Association of retinal image-based, deep learning cardiac BioAge with telomere length and cardiovascular biomarkers.

ABSTRACT

SIGNIFICANCE: Our retinal image-based deep learning (DL) cardiac biological age (BioAge) model could facilitate fast, accurate, noninvasive screening for cardiovascular disease (CVD) in novel community settings and thus improve outcome with those with limited access to health care services. PURPOSE: This study aimed to determine whether the results issued by our DL cardiac BioAge model are consistent with the known trends of CVD risk and the biomarker leukocyte telomere length (LTL), in a cohort of individuals from the UK Biobank. METHODS: A cross-sectional cohort study was conducted using those individuals in the UK Biobank who had LTL data. These individuals were divided by sex, ranked by LTL, and then grouped into deciles. The retinal images were then presented to the DL model, and individual's cardiac BioAge was determined. Individuals within each LTL decile were then ranked by cardiac BioAge, and the mean of the CVD risk biomarkers in the top and bottom quartiles was compared. The relationship between an individual's cardiac BioAge, the CVD biomarkers, and LTL was determined using traditional correlation statistics. RESULTS: The DL cardiac BioAge model was able to accurately stratify individuals by the traditional CVD risk biomarkers, and for both males and females, those issued with a cardiac BioAge in the top quartile of their chronological peer group had a significantly higher mean systolic blood pressure, hemoglobin A 1c , and 10-year Pooled Cohort Equation CVD risk scores compared with those individuals in the bottom quartile (p<0.001). Cardiac BioAge was associated with LTL shortening for both males and females (males -0.22, r2 = 0.04; females -0.18, r2 = 0.03).
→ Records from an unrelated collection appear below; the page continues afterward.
--- config.mk ---
export PLATFORM = sky130hd
export DESIGN_NAME = root_power_arbiter_flat
export DESIGN_NICKNAME = d
export VERILOG_FILES = /design/src/rtl/root_power_arbiter_if.sv /design/src/rtl/root_power_arbiter.sv /design/src/flat_wrapper.sv
export SDC_FILE = /design/constraint.sdc
export NUM_CORES = 1
export LEC_CHECK = 0
export CAP_MARGIN = 20
export CORE_ASPECT_RATIO = 0.7
export CORE_MARGIN = 5
export CORE_UTILIZATION = 43
export DETAILED_ROUTE_END_ITERATION = 8
export DONT_BUFFER_PORTS = 1
export PLACE_DENSITY_LB_ADDON = 0.05
export SLEW_MARGIN = 20
export SYNTH_ARGS = -nofsm -noshare
export SYNTH_HDL_FRONTEND = slang
export SYNTH_SLANG_ARGS = --single-unit
--- constraint.sdc ---
create_clock -name clk -period 4.5 [get_ports clk]
set_input_delay 0.9 -clock clk [delete_from_list [all_inputs] [get_ports clk]]
set_output_delay 0.9 -clock clk [all_outputs]
set_load 0.05 [all_outputs]
--- src/rtl/root_power_arbiter_if.sv ---
// Request/grant bundle between NTT/INTT engines and the root-power arbiter,
// including the routing selects handed to the twiddle interconnect.
`timescale 1ns/1ps
interface root_power_arbiter_if #(
  parameter int unsigned NTT_NUM  = 4,
  parameter int unsigned ROOT_NUM = 4,
  parameter int unsigned BURST_W  = 12
);
  localparam int unsigned NW = (NTT_NUM  > 1) ? $clog2(NTT_NUM)  : 1;
  localparam int unsigned RW = (ROOT_NUM > 1) ? $clog2(ROOT_NUM) : 1;

  logic [NTT_NUM-1:0]                req_valid;
  logic [NTT_NUM-1:0][RW-1:0]        req_root;
  logic [NTT_NUM-1:0][BURST_W-1:0]   req_len;
  logic [NTT_NUM-1:0]                req_ready;
  logic [NTT_NUM-1:0]                ntt_grant_vld;
  logic [NTT_NUM-1:0][RW-1:0]        root_select;
  logic [ROOT_NUM-1:0]               root_busy;
  logic [ROOT_NUM-1:0][NW-1:0]       ntt_intt_select;
  logic [NTT_NUM-1:0]                done_pulse;

  modport master (
    output req_valid, req_root, req_len,
    input  req_ready, ntt_grant_vld, root_select, root_busy,
           ntt_intt_select, done_pulse
  );

  modport slave (
    input  req_valid, req_root, req_len,
    output req_ready, ntt_grant_vld, root_select, root_busy,
           ntt_intt_select, done_pulse
  );
endinterface

--- src/rtl/root_power_arbiter.sv ---
// Per-root-unit round-robin arbiter: grants each twiddle RAM unit to one engine
// for a burst, then holds the route through the interconnect pipeline drain.
`timescale 1ns/1ps
module root_power_arbiter #(
  parameter int unsigned NTT_NUM  = 4,
  parameter int unsigned ROOT_NUM = 4,
  parameter int unsigned BURST_W  = 12,
  parameter int unsigned PIPE_LAT = 2
) (
  input  logic                clk,
  input  logic                rst,
  root_power_arbiter_if.slave bus
);
  localparam int unsigned NW = (NTT_NUM  > 1) ? $clog2(NTT_NUM)  : 1;
  localparam int unsigned RW = (ROOT_NUM > 1) ? $clog2(ROOT_NUM) : 1;
  localparam int unsigned DW = (PIPE_LAT > 0) ? $clog2(PIPE_LAT + 1) : 1;
  localparam logic [DW-1:0] DRAIN_INIT = (PIPE_LAT > 0) ? DW'(PIPE_LAT - 1) : '0;

  typedef enum logic [1:0] {
    IDLE  = 2'd0,
    GRANT = 2'd1,
    DRAIN = 2'd2
  } state_t;

  state_t             state_q [ROOT_NUM];
  state_t             state_d [ROOT_NUM];
  logic [BURST_W-1:0] cnt_q   [ROOT_NUM];
  logic [BURST_W-1:0] cnt_d   [ROOT_NUM];
  logic [DW-1:0]      drain_q [ROOT_NUM];
  logic [DW-1:0]      drain_d [ROOT_NUM];
  logic [NW-1:0]      rr_q    [ROOT_NUM];
  logic [NW-1:0]      rr_d    [ROOT_NUM];
  logic [NW-1:0]      owner_q [ROOT_NUM];
  logic [NW-1:0]      owner_d [ROOT_NUM];
  logic [RW-1:0]      rsel_q  [NTT_NUM];
  logic [RW-1:0]      rsel_d  [NTT_NUM];

  logic [NTT_NUM-1:0]  engine_busy;
  logic [ROOT_NUM-1:0] found;
  logic [ROOT_NUM-1:0] accept;
  logic [ROOT_NUM-1:0] last;
  logic [NW-1:0]       winner  [ROOT_NUM];

  // An engine is busy while any unit it owns is still in GRANT or DRAIN.
  always_comb begin
    engine_busy = '0;
    for (int unsigned r = 0; r < ROOT_NUM; r++) begin
      for (int unsigned i = 0; i < NTT_NUM; i++) begin
        if (state_q[r] != IDLE && owner_q[r] == NW'(i)) engine_busy[i] = 1'b1;
      end
    end
  end

  always_comb begin
    logic [NW-1:0] cand;
    cand   = '0;
    found  = '0;
    accept = '0;
    for (int unsigned r = 0; r < ROOT_NUM; r++) begin
      winner[r] = '0;
      for (int unsigned k = 0; k < NTT_NUM; k++) begin
        cand = NW'((32'(rr_q[r]) + k) % NTT_NUM);
        if (!found[r] && !rst && bus.req_valid[cand] &&
            bus.req_root[cand] == RW'(r) && !engine_busy[cand]) begin
          found[r]  = 1'b1;
          winner[r] = cand;
        end
      end
      accept[r] = found[r] && (state_q[r] == IDLE);
    end
  end

  always_comb begin
    bus.req_ready = '0;
    for (int unsigned r = 0; r < ROOT_NUM; r++) begin
      for (int unsigned i = 0; i < NTT_NUM; i++) begin
        if (accept[r] && winner[r] == NW'(i)) bus.req_ready[i] = 1'b1;
      end
    end
  end

  always_comb begin
    for (int unsigned r = 0; r < ROOT_NUM; r++) begin
      state_d[r] = state_q[r];
      cnt_d[r]   = cnt_q[r];
      drain_d[r] = drain_q[r];
      rr_d[r]    = rr_q[r];
      owner_d[r] = owner_q[r];
      unique case (state_q[r])
        IDLE: begin
          if (accept[r]) begin
            state_d[r] = GRANT;
            owner_d[r] = winner[r];
            cnt_d[r]   = (bus.req_len[winner[r]] == '0) ? '0
                         : bus.req_len[winner[r]] - BURST_W'(1);
            rr_d[r]    = (winner[r] == NW'(NTT_NUM - 1)) ? '0 : winner[r] + NW'(1);
          end
        end
        GRANT: begin
          if (cnt_q[r] == '0) begin
            if (PIPE_LAT > 0) begin
              state_d[r] = DRAIN;
              drain_d[r] = DRAIN_INIT;
            end else begin
              state_d[r] = IDLE;
            end
          end else begin
            cnt_d[r] = cnt_q[r] - BURST_W'(1);
          end
        end
        DRAIN: begin
          if (drain_q[r] == '0) state_d[r] = IDLE;
          else                  drain_d[r] = drain_q[r] - DW'(1);
        end
        default: state_d[r] = IDLE;
      endcase
    end
  end

  // Engine-side route follows whichever unit just accepted that engine.
  always_comb begin
    for (int unsigned i = 0; i < NTT_NUM; i++) begin
      rsel_d[i] = rsel_q[i];
      for (int unsigned r = 0; r < ROOT_NUM; r++) begin
        if (accept[r] && winner[r] == NW'(i)) rsel_d[i] = RW'(r);
      end
    end
  end

  always_ff @(posedge clk) begin
    if (rst) begin
      for (int unsigned r = 0; r < ROOT_NUM; r++) begin
        state_q[r] <= IDLE;
        cnt_q[r]   <= '0;
        drain_q[r] <= '0;
        rr_q[r]    <= '0;
        owner_q[r] <= '0;
      end
      for (int unsigned i = 0; i < NTT_NUM; i++) rsel_q[i] <= '0;
    end else begin
      for (int unsigned r = 0; r < ROOT_NUM; r++) begin
        state_q[r] <= state_d[r];
        cnt_q[r]   <= cnt_d[r];
        drain_q[r] <= drain_d[r];
        rr_q[r]    <= rr_d[r];
        owner_q[r] <= owner_d[r];
      end
      for (int unsigned i = 0; i < NTT_NUM; i++) rsel_q[i] <= rsel_d[i];
    end
  end

  // The retiring cycle is the last GRANT cycle when there is no drain phase.
  always_comb begin
    for (int unsigned r = 0; r < ROOT_NUM; r++) begin
      if (PIPE_LAT == 0) last[r] = (state_q[r] == GRANT) && (cnt_q[r] == '0);
      else               last[r] = (state_q[r] == DRAIN) && (drain_q[r] == '0);
    end
  end

  always_comb begin
    bus.ntt_grant_vld = '0;
    bus.done_pulse    = '0;
    for (int unsigned r = 0; r < ROOT_NUM; r++) begin
      bus.root_busy[r]       = (state_q[r] != IDLE);
      bus.ntt_intt_select[r] = owner_q[r];
      for (int unsigned i = 0; i < NTT_NUM; i++) begin
        if (owner_q[r] == NW'(i)) begin
          if (state_q[r] == GRANT) bus.ntt_grant_vld[i] = 1'b1;
          if (last[r] && !rst)     bus.done_pulse[i]    = 1'b1;
        end
      end
    end
    for (int unsigned i = 0; i < NTT_NUM; i++) bus.root_select[i] = rsel_q[i];
  end
endmodule
--- src/flat_wrapper.sv ---
// flat-port wrapper written by rule: the top's interface ports become plain ports
module root_power_arbiter_flat 
#(
  parameter int unsigned NTT_NUM  = 4,
  parameter int unsigned ROOT_NUM = 4,
  parameter int unsigned BURST_W  = 12,
  parameter int unsigned PIPE_LAT = 2
)
  (clk, rst, bus_req_valid, bus_req_root, bus_req_len, bus_req_ready, bus_ntt_grant_vld, bus_root_select, bus_root_busy, bus_ntt_intt_select, bus_done_pulse);
  root_power_arbiter_if #(.NTT_NUM(NTT_NUM), .ROOT_NUM(ROOT_NUM), .BURST_W(BURST_W)) bus_i ();
  input  logic clk;
  input  logic rst;
  input wire logic [$bits(bus_i.req_valid)-1:0] bus_req_valid;
  input wire logic [$bits(bus_i.req_root)-1:0] bus_req_root;
  input wire logic [$bits(bus_i.req_len)-1:0] bus_req_len;
  output wire logic [$bits(bus_i.req_ready)-1:0] bus_req_ready;
  output wire logic [$bits(bus_i.ntt_grant_vld)-1:0] bus_ntt_grant_vld;
  output wire logic [$bits(bus_i.root_select)-1:0] bus_root_select;
  output wire logic [$bits(bus_i.root_busy)-1:0] bus_root_busy;
  output wire logic [$bits(bus_i.ntt_intt_select)-1:0] bus_ntt_intt_select;
  output wire logic [$bits(bus_i.done_pulse)-1:0] bus_done_pulse;
  assign bus_i.req_valid = bus_req_valid;
  assign bus_i.req_root = bus_req_root;
  assign bus_i.req_len = bus_req_len;
  assign bus_req_ready = bus_i.req_ready;
  assign bus_ntt_grant_vld = bus_i.ntt_grant_vld;
  assign bus_root_select = bus_i.root_select;
  assign bus_root_busy = bus_i.root_busy;
  assign bus_ntt_intt_select = bus_i.ntt_intt_select;
  assign bus_done_pulse = bus_i.done_pulse;
  root_power_arbiter #(.NTT_NUM(NTT_NUM), .ROOT_NUM(ROOT_NUM), .BURST_W(BURST_W), .PIPE_LAT(PIPE_LAT)) u_core (.clk(clk), .rst(rst), .bus(bus_i));
endmodule
======== Word-level counts from Yosys, hierarchy flattened ========
Memories as Yosys holds them, arrays and structs flattened.
Index checks and enable logic that the tools add are counted.
operators by class
  mux-type cells .......................... 333
  reduce and logical (&&, ||, !) cells .... 165
  bitwise operators ....................... 24
  add/subtract/negate cells ............... 28
  equal/unequal tests ..................... 44
  order comparisons ....................... 20
operators with widths
  operator                 number
  $mux W12                 20
  $mux W2                  108
  $mux W1                  141
  $logic_and A1 B1 Y1      104
  $bmux W12 S2             4
  $logic_not A12 Y1        8
  $pmux W12 S2             4
  $sub A12 B1 Y12 const B  8
  $bmux W1 S2              32
  $bmux W2 S2              16
  $lt A2 B3 Y1 const B     20
  $eq A2 B2 Y1 const B     28
  $logic_not A2 Y1         20
  $eq A2 B1 Y1 const B     16
  $logic_not A1 Y1         29
  $or A1 B1 Y1             24
  $pmux W2 S3              4
  $add A2 B1 Y2 const B    8
  $add A2 B2 Y2 const B    8
  $pmux W2 S2              4
  $reduce_bool A2 Y1       4
  $sub A2 B1 Y2 const B    4
word-level totals
  memory bits (writable) .................. 88
  bits in registers ....................... 0
  memories ................................ 6
  word-level logic and storage cells ...... 620
  input bits .............................. 62
memories
  name            words  bits a word  read ports  clocked after memory_dff  wr ports  RTL line                  RTL
  u_core.cnt_q    4      12           4           0                         4         root_power_arbiter.sv:27  logic [BURST_W-1:0] cnt_q [ROOT_NUM];
  u_core.drain_q  4      2            4           0                         4         root_power_arbiter.sv:29  logic [DW-1:0] drain_q [ROOT_NUM];
  u_core.owner_q  4      2            4           0                         4         root_power_arbiter.sv:33  logic [NW-1:0] owner_q [ROOT_NUM];
  u_core.rr_q     4      2            4           0                         4         root_power_arbiter.sv:31  logic [NW-1:0] rr_q [ROOT_NUM];
  u_core.rsel_q   4      2            4           0                         4         root_power_arbiter.sv:35  logic [RW-1:0] rsel_q [NTT_NUM];
  u_core.state_q  4      2            4           0                         4         root_power_arbiter.sv:25  state_t state_q [ROOT_NUM];

======== Depth between registers and ports, before layout ========
Gate-level depths: netlist of the first run.
  word-level depth ........................ 36
  depth in mapped cells ................... 23

======== Least setup slack after synthesis of the first run ========
OpenSTA, ideal clock, no wires.
  kind .................................... input to output
  start point ............................. in bus_req_root[2]
  end point ............................... out bus_req_ready[1]
  slack ................................... -0.085 ns
  stages .................................. 11
  path buffers ............................ 2
  data arrival time ....................... 3.685 ns
  cells stage by stage .................... or3b_2 > mux2_2 > a21oi_1 > o311a_1 > a21oi_1 > or3_1 > buf_6 > clkbuf_1 > ha_1 > a22oi_1 > nand2_1
RTL lines
  what         RTL line            RTL
  from (decl)  flat_wrapper.sv:14  input wire logic [$bits(bus_i.req_root)-1:0] bus_req_root;
  to (decl)    flat_wrapper.sv:16  output wire logic [$bits(bus_i.req_ready)-1:0] bus_req_ready;

==> flow_metrics.env, run 1 <==
export IMPL_status="finished clean"
export IMPL_syn_nets=1595
export IMPL_core_mm2=0.0238
export IMPL_cp_cell_sequence="nand2_1 -> or2_2 -> nor3_1 -> buf_4 -> o221ai_1 -> a32oi_2 -> nor3_2 -> nor2_2 -> buf_4 -> inv_1 -> ha_1 -> a21boi_2 -> buf_4 -> nand2_2 -> buf_4"
export IMPL_tightestPinTransition_ns=0.774
export IMPL_wl_met2_um=19000
export IMPL_num_vias=13011
export IMPL_die_y_um=140
export IMPL_worst_setup_path_start_kind="input port"
export IMPL_wl_per_cell_um=23.5
export IMPL_p_clk_share_pct=10.6
export IMPL_fin_ws_ns=0.0372
export IMPL_crit_slowest_cell="nor3_1"
export IMPL_dp_hpwl_um=37200
export IMPL_seqPwrFrac_pct=17.4
export IMPL_combPwrFrac_pct=72.0
export IMPL_critPathKind="input port to primary output"
export IMPL_port_buffers=0
export IMPL_critPathArrivalTime_ns=3.56
export IMPL_ys_ff_latch=88
export IMPL_drv_cap=0
export IMPL_maxSlewViolCount=0
export IMPL_final_cell_count_no_fill=2017
export IMPL_syn_inst=1497
export IMPL_track_usage_pct=32.6
export IMPL_n_antenna_cell=0
export IMPL_switching_share_pct=51.3
export IMPL_syn_area_per_cell_um2=6.97
export IMPL_synthToLayoutAreaGrowth_pct=27.0
export IMPL_syn_area_mm2=0.0104
export IMPL_max_slew_margin_pct=47.7
export IMPL_clk_pin_slew_ns=0.07
export IMPL_dp_cells=1987
export IMPL_ys_top_cells_by_area="dfxtp_1 17%, nand2_1 6.5%, nor2_1 5.7%"
export IMPL_drc=0
export IMPL_ys_warn_count=0
export IMPL_min_delay_path_depth=2
export IMPL_clockRootBuffer="clkbuf_16"
export IMPL_die_w_um=196
export IMPL_worstSetupEndpointType="primary output"
export IMPL_drt_antenna_violating_nets=0
export IMPL_p_int_mw=3.80
export IMPL_synth_edff_count=0
export IMPL_critPathMaxFanout=5
export IMPL_finalCriticalPeriod_ns=4.46
export IMPL_leakage_nw=5.31
export IMPL_slowest_delay_ns=0.39
export IMPL_path_delay_family="simple AND/OR/NAND/NOR gates"
export IMPL_cts_hold_fix_buffers=0
export IMPL_dr_wl_met3_um=5660
export IMPL_rr_worst_depth=20
export IMPL_cts_made_buffers=9
export IMPL_drt_wl_total_um=47300
export IMPL_preCtsSetupSlack_ns=-0.124
export IMPL_vias_per_cell=6.45
export IMPL_path_depth=15
export IMPL_power_switching_mw=4.00
export IMPL_cpMostUsedCell="buf_4"
export IMPL_critPathBufInv=5
export IMPL_finClkSkew_ns=0.0111
export IMPL_initial_utilization_pct=43.9
export IMPL_fin_crit_sh_pct=99.2
export IMPL_cp_required_ns=3.60
export IMPL_num_io_pins=94
export IMPL_cts_max_level=3
export IMPL_yosys_area_top_type_share_pct=16.9
export IMPL_cts_path_max_buffers=2
export IMPL_hold_viol_final=0
export IMPL_grt_max_degree=112
export IMPL_peakVddDrop_v=0.000351
export IMPL_top_layer_used="met5"
export IMPL_synthArstFlopShare_pct=0
export IMPL_cts_tree="done"
export IMPL_antenna_found_initial=2
export IMPL_die_area_mm2=0.0275
export IMPL_drt_iter0_markers=1464
export IMPL_grt_pass1_wl_um=70000
export IMPL_min_path_type="flip-flop to flip-flop"
export IMPL_numClockSinks=88
export IMPL_rows=47
export IMPL_wl_met1_um=20900
export IMPL_final_nets=1792
export IMPL_layout_drive_gt1_share_pct=25.9
export IMPL_gp_congestion=1.01
export IMPL_fill_cells=2333
export IMPL_fmaxAchievable_ghz=0.224
export IMPL_dr_pass1_iters=7
export IMPL_powerDensity_mw_per_mm2=588
export IMPL_yosysTopAreaCell="dfxtp_1"
export IMPL_clock_latency_ns=0.37
export IMPL_grt_pass1_vias=11504
export IMPL_synth_cell_types=99
export IMPL_setup_viol=0
export IMPL_synth_seq_area_share_pct=16.9
export IMPL_overflow=0
export IMPL_finalPower_mw=7.79
export IMPL_final_util_pct=55.8
export IMPL_synth_ff_type="dfxtp_1"
[state kept, by name, summed over array words and instances (netlist names)]
| name | flops |
|---|---|
| u_core.rr_q | 8 |
| u_core.rsel_q | 8 |
| u_core.state_q | 8 |
| u_core.owner_q | 8 |
| u_core.drain_q | 8 |
| u_core.cnt_q | 48 |
[cell usage in the layout, fill, tap and decap left out, types with 11 or more instances in the layout]
master and instances:
buf_4 260, nand2_1 177, nor2_1 157, a21oi_1 82, dfxtp_1 76, nand3_1 69
o21ai_0 65, nor3_1 63, inv_1 51, mux2i_1 35, a211oi_1 34, ha_1 28
a22oi_1 26, a221oi_1 23, o211ai_1 22, nor4_1 22, xnor2_1 22, xor2_1 19
a31oi_1 18, and3_1 18, or3_1 17, o22ai_1 16, nand2b_1 14, a21o_1 13
nand4_1 12, dfxtp_2 12, or2_2 11, nor3_2 11, a32oi_1 11
[kinds of logic (layout without fill, tap and decap cells)]
group | after synthesis | in the layout | synth area share [%]
buffers and inverters | 149 | 351 | 6.39
adder cells (fa/ha/maj) | 36 | 36 | 4.32
flip-flops | 88 | 88 | 16.9
AO/OA/AOI/OAI | 474 | 474 | 33.0
multiplexers | 45 | 45 | 4.44
XOR/XNOR | 41 | 41 | 3.44
AND/OR/NAND/NOR | 664 | 664 | 31.5
[path summary, 6_finish.rpt]
kind | startpoint | end | slack [ns]
setup / recovery | bus_req_root[5] | bus_req_ready[3] | 0.04
hold / removal | u_core.drain_q[3][1] | u_core.drain_q[3][1] | 0.49
setup reg to reg | u_core.state_q[2][0] | u_core.cnt_q[0][8] | 0.23
hold reg to reg | u_core.drain_q[3][1] | u_core.drain_q[3][1] | 0.49
[routing by layer]
metal	track usage (%)	vias up
met5	0	-
met4	10.7	2
met3	10.2	94
met2	45.8	656
met1	47.1	6188
li1	-	6071
[repair_timing]
item                                    in CTS  in global routing
endpoints found under the setup margin       5                 37
pin swaps                                    7                 21
buffers inserted                             5                  9
gates resized for setup                     31                 69
hold endpoints to repair                     0                  0
gates cloned                                 0                  1
[area by class of cell]
class	count	area (um^2)	area share, %
clock buffer	10	239	1.80
multi-input combinational	1260	8360	63.1
tap	318	398	3.00
inverter	61	236	1.78
clock inverter	6	66.3	0.500
sequential	88	1780	13.4
timing repair buffer	274	2180	16.4
[synth_stat cells, types with 10 or more instances]
library cell and number:
a211oi_1 36, mux2_2 10, nand2_1 181, a21o_1 13
nor2_1 158, a21oi_1 86, dfxtp_1 88, o211ai_1 22
o21ai_0 68, a22oi_1 28, nand4_1 12, xor2_1 19
inv_1 53, nor4_1 24, buf_4 13, a31oi_1 18
or3_1 22, nor2b_1 10, xnor2_1 22, ha_1 36
o32ai_1 10, and2_1 12, nand2b_1 17, mux2i_1 35
or2_2 11, clkbuf_1 47, buf_2 21, nand3_1 70
a32oi_1 12, nor3_1 69, a221oi_1 23, o22ai_1 18
and3_1 18
[power groups by stage]
| stage | Sequential (mW) | Combinational [mW] | Clock, mW |
|---|---|---|---|
| after floorplan | 1.29 | 3.12 | 0 |
| after global placement | 1.34 | 5.25 | 0 |
| after detailed placement | 1.34 | 5.26 | 0 |
| after CTS | 1.33 | 5.36 | 0.840 |
| after global routing | 1.39 | 6.07 | 0.875 |
| final | 1.35 | 5.61 | 0.828 |
[tightest hold or removal path, cell delays in order (launching register included)]
cell	delay [ns]
dfxtp_1	0.33
a21oi_1	0.06
nor2_1	0.07
[stage by stage]
stage                     setup TNS, ns  instance area, um^2  hold WS [ns]
final                                 0                13300         0.492
after global routing             -0.131                13300         0.548
after CTS                      -0.00289                12900         0.497
after detailed placement         -0.378                12400         0.481
after global placement          -0.0867                12400         0.466
after floorplan                       0                10400         0.454
Power figures use the tool's default switching activity.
CONCLUSIONS: In this cross-sectional cohort study, increasing CVD risk whether assessed by traditional biomarkers, CVD risk scoring, or our DL cardiac BioAge, CVD risk model, was inversely related to LTL. At a population level, our data support the growing body of evidence that suggests LTL shortening is a surrogate marker for increasing CVD risk and that this risk can be captured by our novel DL cardiac BioAge model.